Friday, December 17, 2004

Poem for Friday


Night Games
By Susan Firer


In the early 50's shoe stores,
after you put on the new ones,
you went over to the machine
& put your feet into the mouse-
hole shaped foot holes & looked
into Flash Gordon viewer on top
of the juke-box sized machine you
were pressed against. And you could see
through the stiff leather, through
the shoes, through your socks.
It was spectacular, Superman
X-ray vision in a shoe store.
And I always wanted to rip the viewer
from its downward glance. Why
look at feet? I wanted a shortcut
to the souls of those around me.
I wanted to look into all their broken,
damaged hearts & stir the crayon soup
I imagined there, secret as the inside
of my mother's silk-lined purse,
my father's fireproof lock up.

In the fall, after dinner, new school shoes
off, the wind carried bits of fire.
I'd wing my sister's artery blue 45's through
the sparked air. "Teen Angel" whoosh. Restless,
I'd pretend blindness, limp maimed into the coming
dark, waiting for the others to finish dinner
& start the divining rod children's
night games, which were our true teachers:
statue maker, blind man's bluff, pickle,
hide `n' seek, 50 all scatter, ghosts
in the grave yard. There was a gold angel
holy water font on my bedroom wall,
right above the light switch. Barefoot
at night, before we slept, we touched
the blessed water in the Sign Of The Cross
to our foreheads, hearts, and shoulders.

In the beautiful lost troubles of childhood-
cinema dreams, in those sparky, dusty beds,
people we loved and had already
lost: war-lost uncles, cancer-lost aunts,
rocking chair dead grandmas, dead baby brothers,
and sweet pea cooking, car-killed neighbors, all
stopped by, bent over, and kissed our holy
water touched foreheads and hearts.
They came smelling like the inside of lit October,
like just blown out orange candles.
In winter red birds flew into our house
through one of the three, small, round holes cut
into the bottom of each of our houses' storm windows.
We never shut the storm windows' wooden
slats. We liked the excitement and mystery
of housed, winter-berry-red lost birds.

--------


It has been...A Day. Do me a favor and tell me that you cannot get your shit together at this time of year either. *g* I woke up early, since my husband had to get into work early, yet somehow I am even more behind than usual. In good news, I did manage to get the kids to and from everywhere they needed to be -- school, bus, violin, Hebrew school -- and I did manage to see , who provided me with excellent Middle Eastern food.

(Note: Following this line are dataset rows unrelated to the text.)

This is an optimization exercise on Yosys and OpenROAD, whose aim is small area, a short achievable clock period and few clock cycles per item, not a production implementation.
At most, simulation tests tie the RTL to the original design; equivalence was not proved.
Function not checked in run 1: the RTL went through the layout flow alone.
No activity file was given, so power comes from the tool's default toggle rates.

==> flow/design.v, too long to show whole: its modules and the start of the top module <==
// module m960_conv_enc: 54 lines
// module m960_xacc_lane: 3885 lines
module m960_xacc_lane (
    input  wire        clk,
    input  wire        rst,         
    input  wire        in_valid,
    output wire        in_ready,
    input  wire [5:0]  in_op,
    input  wire [1:0]  in_n,        
    input  wire [63:0] in_a,        
    input  wire [31:0] in_b,        
    output wire        out_valid,
    output wire [63:0] out_data
);
  // ...
==> flow/run.sh <==
#!/bin/bash
# synth_recipe.tcl (not shown) runs the flow's synth.tcl, then flattens the netlist and writes it again
# the make line also repeats each setting of config.mk as NAME=value (left out here)
make -C /OpenROAD-flow-scripts/flow DESIGN_CONFIG=/design/flow/config.mk WORK_HOME=/design/flow/orfs CLKGATE_MAP_FILE= SYNTH_SCRIPT=/design/flow/synth_recipe.tcl finish
==> flow/config.mk <==
export PLATFORM = sky130hd
export DESIGN_NAME = m960_xacc_lane
export DESIGN_NICKNAME = m960_xacc_lane
export VERILOG_FILES = /design/flow/design.v
export SDC_FILE = /design/flow/constraint.sdc
export NUM_CORES = 4
export LEC_CHECK = 0
export CAP_MARGIN = 20
export CORE_MARGIN = 2
export CORE_UTILIZATION = 40
export SLEW_MARGIN = 20
==> flow/constraint.sdc <==
create_clock -name core_clock -period 15.0 [get_ports {clk}]
set_input_delay 3.0000 -clock core_clock [delete_from_list [all_inputs] [get_ports {clk}]]
set_output_delay 3.0000 -clock core_clock [all_outputs]
set_load 0.01 [all_outputs]
==> flow_summary.ini, run 1 <==
[global_routing]
gr-usage-met1_pct = 32.20
grt_max_degree = 53
busiest_layer = met2

[finish]
largest_register_ffs = 72
regMostFlops = p2
nClkBuffers = 143

[yosys]
ys_seq_area_share_pct = 35.32
synth_commonest_cells = a22oi_1, dfxtp_1, fa_1
synth_simple_gate_area_share_pct = 7.004
yosys_warnings = 2
synth-async-reset-ratio_pct = 0
synth_compound_area_share_pct = 18.04
synth_xor_area_share_pct = 12.04

[timing]
finalWorstSetupSlack_ns = 8.484
hold_viol = 0
fin_skew_ns = 0.04729
whs_ns = 0.3142

[worst_setup_path]
crit_path_end = a0[22]
r2r-start = sel3[1]
path_max_fanout = 52
critPathArrivalTime_ns = 7.12
crit_path_start_kind = primary input

[min_path]
min_path_cells = 0
hold_class = register to register

[route]
routedWlPerCell_um = 24.67
drc = 0
vias_per_cell = 5.827
antenna_left = 0
met3WireLength_um = 21350

[floorplan]
coreArea_um2 = 162600
ios = 173

[clock_network]
cts_root_buffer = clkbuf_16
cts_hold_buf = 0

[place]
placedInstanceArea_um2 = 68930

[status]
status = complete, no violations

[pwr]
p_clk_share_pct = 37.4
p_seq_uw = 3050
==> inputs of run 2 (changes only) <==
--- a/flow/design.v
+++ b/flow/design.v
@@ -3924,16 +3924,19 @@
     wire        sat_n = rnd3 ? (x95 && (!(&xh_sel[46:20]) || (!xh_sel[19] && !(ones3 && &xh_sel[18:0]))))
                              : (big3 && s3);
     wire [39:0] rsum  = {sh[19:0], sl3[19:1], sl3[0] && !tie3};
     wire        up    = sh[4];
     wire [7:0]  be    = (sh[4] || sh[3]) ? ((up ? 8'd135 : 8'd134) - {2'b0, c3}) : 8'd0;
     wire [31:0] lf    = {s3, be, up ? 23'd0 : rsum[22:0]};
     reg        ov;
     reg [39:0] oy;
+    reg  [1:0] oys;        
     always @(posedge clk) begin
-        ov <= res3 && !rst;
-        oy <= sat_p ? 40'h7F_FFFF_FFFF : sat_n ? 40'h80_0000_0000 :
-              ltf3  ? {8'd0, lf} : rsum;
+        ov     <= res3 && !rst;
+        oy     <= sat_p ? 40'h7F_FFFF_FFFF : sat_n ? 40'h80_0000_0000 :
+                  ltf3  ? {8'd0, lf} : rsum;
+        oys[0] <= !sat_p && (sat_n || (!ltf3 && rsum[39]));
+        oys[1] <= sat_n || (!sat_p && !ltf3 && rsum[39]);
     end
     assign out_valid = ov;
-    assign out_data  = {{24{oy[39]}}, oy};
+    assign out_data  = {{8{oys[1]}}, {8{oys[0]}}, {8{oy[39]}}, oy};
 endmodule
==> flow/flow/run.sh (new file) <==
#!/bin/bash
set -euo pipefail
bash standard.sh synth > standard_synth.log 2>&1
export SETUP_SLACK_MARGIN=10.7
export BUFFER_PORTS_ARGS="-buffer_cell sky130_fd_sc_hd__buf_2"
bash standard.sh finish > standard_finish.log 2>&1
==> flow/standard.sh (new file) <==
#!/bin/bash
# synth_recipe.tcl (not shown) runs the flow's synth.tcl, then flattens the netlist and writes it again
# the make line also repeats each setting of config.mk as NAME=value (left out here)
make -C /OpenROAD-flow-scripts/flow DESIGN_CONFIG=/design/flow/config.mk WORK_HOME=/design/flow/orfs CLKGATE_MAP_FILE= SYNTH_SCRIPT=/design/flow/synth_recipe.tcl "${@:-finish}"
removed: flow/run.sh
==> run 2 against run 1 <==
Final cell count grew 2.5%. Highest routed layer unchanged. Still clean on timing, DRC and antenna. Register-to-register slack gained 1.4 ns. Global-route usage grew 0.40 points. Via count grew 3.4%. Worst setup slack gained 1.8 ns. First-iteration DRC count grew 4.5%. Area after synthesis grew 0.54%.
==> flow_summary.ini, run 2 <==
[status]
status = complete, no violations

[yosys]
yosysTopAreaCellShare_pct = 17.66
synth_area_um2 = 65750
synth_mux_area_share_pct = 0.2169
synth-async-reset-ratio_pct = 0
synth_nets = 7297
synth_adder_area_share_pct = 21.43
synth-main-ff-cell = dfxtp_1
yosysTopAreaCell = dfxtp_1
synth_commonest_cells = a22oi_1, dfxtp_1, fa_1
ys_seq_area_share_pct = 35.19
synth_cell_types = 91
synth_simple_gate_area_share_pct = 7.067
synth_compound_area_share_pct = 18.25
synth-edff-count = 384
yosys.cell_count.top_type = a22oi_1
syn-instance-count = 6397
ys_top_cells_by_area = dfxtp_1, edfxtp_1, fa_1
yosys_warnings = 2
synth_top_family_by_area = adder cells
syn_area_per_cell_um2 = 10.28
ys_seq_elements = 964
synth_xor_area_share_pct = 11.80

[clock_network]
htreeDepth = 3
clkSinkCount = 964
clk_latency_ns = 0.74
clk_pin_slew_worst_paths_ns = 0.06
cts_tree = yes
cts_hold_buf = 0
cts_root_buffer = clkbuf_16
max-clock-path-buffers = 3
numCtsBuffers = 105

[worst_setup_path]
worstPathCellList = buf_12 > buf_16 > or4_4 > o21ai_4 > nand2_4 > nor2_4 > nand2_4 > nor2_4 > o21ai_4 > nand2b_4 > buf_12 > nand2_8 > o22ai_2 > a22o_1
slowest_delay_ns = 0.51
path_max_fanout = 6
cp.required_ns = 15.59
critPathArrivalTime_ns = 5.29
crit_family = simple AND/OR/NAND/NOR gates
cp_slowest_cell = or4_4
cp_num_buf_inv = 3
crit_path_start_kind = primary input
crit_type = primary input to register
end_kind = register

[global_routing]
antenna_found_initial = 8
grt_max_degree = 58
grt_pass1_vias = 51600
overflow = 0
grt_pass1_wl_um = 321600
grtUsageTotal_pct = 24.87

[finish]
nets = 7246
area_growth_pct = 15.42
mostFrequentLayoutCell = a22oi_1
layout_common_cells = a22oi_1, fa_1, dfxtp_1
layout-drive-gt1-share_pct = 14.96
largest_register_ffs = 72
post-route-util_pct = 46.57
regMostFlops = p2
finalInstanceArea_um2 = 75900

[place]
gp_congestion = 0.9261
port_buffers = 147
hpwlAfterDp_um = 133600
placedInstanceArea_um2 = 68760

[pwr]
intPower_uw = 5205
p_per_area_nw_per_um2 = 97.32
seqPwrFrac_pct = 41.7
p_sw_uw = 2182
p_clk_share_pct = 38.7
sw_frac_of_total_pct = 29.54
power.total_uw = 7387
p_leak_uw = 0.03044
ir_drop_v = 0.0001129
p_comb_share_pct = 19.6

[timing]
period_needed_ns = 4.693
max_freq_mhz = 213.1
worst_pin_slew_ns = 1.117
fin_skew_ns = 0.03368
rsz0062_at_grt = yes
tns_ns = 0
setup_viol = 0
maxSlewHeadroom_pct = 25.27
finalCritPeriodShare_pct = 31.28
slew_violations = 0
hold_viol = 0

[floorplan]
coreArea_um2 = 163000
dieArea_um2 = 167600
die_w_um = 409.4
start_util_pct = 40.35
ios = 173
rows = 148
die_h_um = 409.4

[min_path]
hold_class = register to register

[route]
first_pass_iters = 8
routed_wl_um = 214000
antenna_left = 0
vias = 50640
drt_iter0_markers = 5459
drc = 0
vias_per_cell = 5.878
routedWlPerCell_um = 24.84

[run]
drv_cap = 0
==> run 2: timing repair <==
action | 4_1_cts | 5_1_grt
gates resized for setup | 243 | 240
gates cloned | 9 | 4
endpoints found under the setup margin | 372 | 233
pin swaps | 73 | 130
setup buffers | 59 | 47
==> run 2: final timing paths <==
path	startpoint	endpoint	slack [ns]	cells after the start
max	in_a[39]	a0[19]	10.31	14
min	p2[54]	ph3[6]	0.30	0
max reg2reg	a0[38]	tie1	10.66	19
min reg2reg	p2[54]	ph3[6]	0.30	0
==> run 2: layout make-up <==
class	count	area, um2
diodes	3	7.507
clock buffers	136	3035
clock inverters	63	889.6
fillers	14930	87060
inverters	481	1828
multi-input cells	4409	40960
flip-flops and latches	964	23220
well taps	2175	2721
repair buffers	384	3231
repair inverters	1	5.005
==> run 2: per-stage QoR <==
step | instances | worst slack [ns] | hold WS, ns
after detailed placement | 8295 | 8.471 | 0.3121
final | 8616 | 10.31 | 0.3043
after global placement | 8295 | 8.467 | 0.3118
after CTS | 8562 | 10.40 | 0.3056
after floorplan | 6397 | 9.895 | 0.3096
after global routing | 8614 | 10.26 | 0.3083
==> run 2: power groups by stage <==
stage | Sequential, uW | Clock, uW | Combinational (uW)
6_report | 3080 | 2860 | 1450
3_5_place_dp | 3130 | 0 | 1310
5_1_grt | 3100 | 3030 | 1560
3_3_place_gp | 3130 | 0 | 1290
4_1_cts | 3080 | 2920 | 1380
2_1_floorplan | 3120 | 0 | 894
==> run 2: cell families (layout without fill, tap and decap cells) <==
kind of cell | count (synthesis) | count (layout)
buffers and inverters | 1026 | 1065
other | 1 | 4
flip-flops | 964 | 964
adder cells (fa/ha/maj) | 793 | 793
multiplexers | 14 | 14
AND/OR/NAND/NOR | 980 | 981
AO/OA/AOI/OAI | 1733 | 1734
XOR/XNOR | 886 | 886
==> run 2: metal layers <==
layer	GRT usage [%]	up-vias	routed length, um
li1	-	22280	-
met5	0	-	82
met1	33.44	24980	88140
met2	37.90	2730	93400
met4	10.96	10	10360
met3	6.148	644	22070
Testbench counts of run 2, summed over its fixed seeds: cycles 32,040, ops 32,000.
==> inputs of run 3 (changes only) <==
==> flow/flow/run.sh (replaced) <==
#!/bin/bash
set -euo pipefail
bash standard.sh synth > standard_synth.log 2>&1
export SETUP_SLACK_MARGIN=10.3
export BUFFER_PORTS_ARGS="-buffer_cell sky130_fd_sc_hd__buf_2"
bash standard.sh finish > standard_finish.log 2>&1
==> run 3 against run 2 <==
Still clean. Register-to-register slack got worse by 0.27 ns. Flip-flop and latch count unchanged. Die area unchanged. Via count decreased by 0.39%. Critical path depth down 2. Final cell count shrank 0.79%. Clock power shrank 5%. Maximum frequency fell by 0.19%. Count of clock-buffer cells in the layout down 2. Critical path type unchanged. Critical endpoint is now b0[17]. Largest power group unchanged.
==> flow_summary.ini, run 3 <==
[status]
status = complete, no violations

[yosys]
yosys.cell_count.top_type = a22oi_1
ys_top_cells_by_area = dfxtp_1, edfxtp_1, fa_1
syn-instance-count = 6397
yosysTopAreaCell = dfxtp_1
yosysTopAreaCellShare_pct = 17.66
synth_commonest_cells = a22oi_1, dfxtp_1, fa_1
synth-edff-count = 384
ys_seq_area_share_pct = 35.19
synth_area_um2 = 65750
syn_area_per_cell_um2 = 10.28
synth-async-reset-ratio_pct = 0
ys_seq_elements = 964
synth-main-ff-cell = dfxtp_1
synth_cell_types = 91
yosys_warnings = 2
synth_nets = 7297

[place]
dp_cells = 8295
port_buffers = 147
gp_congestion = 0.9204
hpwlAfterDp_um = 132700
placedInstanceArea_um2 = 68730

[pwr]
ir_drop_v = 0.00009834
p_per_area_nw_per_um2 = 97.40
power.total_uw = 7163
p_leak_uw = 0.02964

[worst_setup_path]
cp_num_buf_inv = 2
end_kind = register
crit_family = simple AND/OR/NAND/NOR gates
worstPathCellList = buf_12 > buf_16 > or3_1 > o22ai_4 > nand2_4 > nor2_4 > nand2_4 > nor2_4 > o21ai_4 > nand2b_4 > o21ai_1 > a22o_1
cp_slowest_cell = o21ai_1
crit_path_start_kind = primary input
cp.required_ns = 15.65
slowest_delay_ns = 0.45
path_max_fanout = 9
crit_type = primary input to register
critPathArrivalTime_ns = 5.35

[clock_network]
numCtsBuffers = 104
clk_pin_slew_worst_paths_ns = 0.06
htreeDepth = 3
cts_tree = yes
cts_root_buffer = clkbuf_16
max-clock-path-buffers = 3
cts_hold_buf = 0
clkSinkCount = 964
clk_latency_ns = 0.75

[finish]
largest_register_ffs = 72
num-fill-cells = 15270
stdcell_count = 8548
layout-drive-gt1-share_pct = 11.39
nets = 7180
finalInstanceArea_um2 = 73550
area_growth_pct = 11.85
layout_common_cells = a22oi_1, dfxtp_1, fa_1
regMostFlops = p2
mostFrequentLayoutCell = a22oi_1

[floorplan]
ios = 173
start_util_pct = 40.35
dieArea_um2 = 167600
rows = 148
coreArea_um2 = 163000
die_h_um = 409.4
die_w_um = 409.4

[timing]
fin_skew_ns = 0.04298
slew_violations = 0
worst_pin_slew_ns = 1.067
tns_ns = 0
hold_viol = 0
maxSlewHeadroom_pct = 28.88
setup_viol = 0
max_freq_mhz = 212.7
rsz0062_at_grt = yes
finalCritPeriodShare_pct = 31.34
period_needed_ns = 4.702

[route]
drt_iter0_markers = 5832
vias_per_cell = 5.902
routed_wl_um = 210700
routedWlPerCell_um = 24.65
vias = 50450
first_pass_iters = 8
drc = 0
antenna_left = 0

[global_routing]
grt_max_degree = 56
grt_pass1_vias = 50900
grt_pass1_wl_um = 318000
grtUsageTotal_pct = 24.65
antenna_found_initial = 7
overflow = 0

[min_path]
hold_class = register to register

[run]
drv_cap = 0
[run 3: cell counts after synthesis]
No cell type changed its count.
[run 3: logic make-up (layout without fill, tap and decap cells)]
group | after synthesis | count (layout) | share of synthesized area, %
flip-flops | 964 | 964 | 35.19
buffers and inverters | 1026 | 999 | 6.042
other | 1 | 2 | 0.005703
AND/OR/NAND/NOR | 980 | 981 | 7.067
adder cells (fa/ha/maj) | 793 | 793 | 21.43
XOR/XNOR | 886 | 886 | 11.80
multiplexers | 14 | 14 | 0.2169
AO/OA/AOI/OAI | 1733 | 1734 | 18.25
[run 3: layout make-up]
cell class / count / area, um2 / share of cell area (%)
multi-input cells: 4409 / 39830 / 54.16
inverters: 481 / 1810 / 2.462
repair inverters: 1 / 5.005 / 0.006805
flip-flops and latches: 964 / 23190 / 31.53
diodes: 1 / 2.502 / 0.003402
well taps: 2175 / 2721 / 3.700
clock buffers: 134 / 2888 / 3.926
clock inverters: 64 / 817.0 / 1.111
repair buffers: 319 / 2277 / 3.096
[run 3: through the flow]
step	utilization (%)	setup WS, ns	hold WS (ns)
finish	45.13	10.30	0.3229
global route	45.13	10.23	0.3236
CTS	44.78	10.29	0.3231
detailed placement	42.18	8.435	0.3121
global placement	42.18	8.470	0.3108
floorplan	-	9.895	0.3096
[run 3: power breakdown]
group,total (uW),switching (uW),internal (uW)
clock,2710,1140,1580
combinational,1380,895,483
sequential,3070,86.3,2990
[run 3: worst reg2reg max path: stages (launching register included)]
cell and delay, ns:
dfxtp_1 0.32, fa_1 0.58, fa_1 0.51, ha_1 0.42, and2_1 0.22, nand3_1 0.12, o221ai_1 0.15, a21oi_1 0.28
o21ai_0 0.21, a211oi_2 0.34, o21ai_0 0.16, a21oi_2 0.24, a21oi_1 0.17, a211oi_2 0.34, o211ai_1 0.15, a31oi_1 0.22
xnor2_1 0.14
[run 3: layer usage]
layer / track usage, % / share of wire [%] / vias up
li1: - / - / 22140
met1: 33.08 / 41 / 24800
met2: 37.43 / 44 / 2861
met3: 6.712 / 11 / 639
met4: 10.32 / 4.7 / 6
met5: 0 / 0.016 / -
[run 3: repair_timing]
action / 4_1_cts / 5_1_grt
gates resized for setup: 59 / 90
setup buffers: 19 / 27
setup endpoints to repair: 174 / 170
gates cloned: 6 / 2
endpoints found under the hold margin: 0 / 0
pin swaps: 23 / 33
[run 3: worst paths after layout]
check                               from     end  slack (ns)  cells past startpoint
worst min register to register    p2[55]  ph3[7]        0.32                      0
worst min-delay path              p2[55]  ph3[7]        0.32                      0
worst max-delay path            in_a[39]  b0[17]       10.30                     12
worst max register to register     t25_0  p2[71]       10.39                     16

[separate check: timing with driven ports]
In the flow no input, the clock included, has a driving cell. The finished layouts below were timed again as built, in two steps.
Step 1, drivers: a clkbuf_16 drives clk and a buf_2 each remaining input, both assumed.
Step 2 also shifts input and output timing later by t, the mid clock arrival at the registers, as if the neighbouring blocks saw the same clock.
a / b / c = no drivers / after step 1 / after step 2; a / b = the first two.
run | t (ns) | setup WS [ns] | worst register clock-pin slew, ns
run 1 | 0.810 | 8.484 / 8.549 / 7.739 | 0.07 / 0.07
run 2 | 0.804 | 10.307 / 10.343 / 9.538 | 0.07 / 0.07
run 3 | 0.808 | 10.298 / 10.328 / 9.520 | 0.07 / 0.07
After both steps setup and hold are still met in every run listed. The setup slack of run 3, which loses most, moves by +0.030 ns with the drivers and by -0.778 ns with both steps.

And I am getting a new computer! This is probably an insane time to do it, given how insane I am in general at this time of year and the fact that setting up everything on a new computer always takes two full days -- is there a way to migrate Outlook mail filter settings, for instance, or do I have to set those up from scratch? Must remember to download and burn Firefox and WS_FTP installers before it arrives, and get the newest Palm software and arrrrgh. I am going to get even more way behind and lose my job and all my freelance opportunities just trying to get updated enough to be able to play the media files they want me to cover!

Everyone reading this, please go over to 's journal and leave her vibes and hugs in the comments of her most recent entry, okay? She had a much, much worse day than I did. Being sick is so much worse than any work or social crap...

Another hundred words written in the car while waiting for the bus: , "Auld Lang Syne". Am wondering whether I am writing drabbles to avoid reading a novel that does not include Jack Aubrey or Stephen Maturin.

From : In order to get an idea of how my friends view me, I would like everyone to go down this list and pick the one from each pair that you think describes me the best. Then copy this and post it in your own journal to see how your friends view you.

leader or follower
quiet or talkative
spontaneous or planned
dominant or submissive
logical or intuitive
social or loner
kinky or vanilla

Heh, can't wait to see if anyone says quiet. Not to mention how the dom/sub and kinky/vanilla count comes out.


This morning when I got into the van to drive my younger son to school, there was so much frost on the windows that I had to scrape, then wait for the defroster to do something about the layer the scraper couldn't remove. And while I was waiting, I admired the frost and took some photos.


You can see the six-point crystallization pattern of water here more clearly than I've ever seen it in a snowflake.


This was shot against the blue-tinted strip at the top of the front window, hence the coloring and the specks tossed around by the scraper and windshield wipers.


Here you can see some of the tree branches beyond the car.


And again, these gorgeous patterns. Things like this can make my entire day.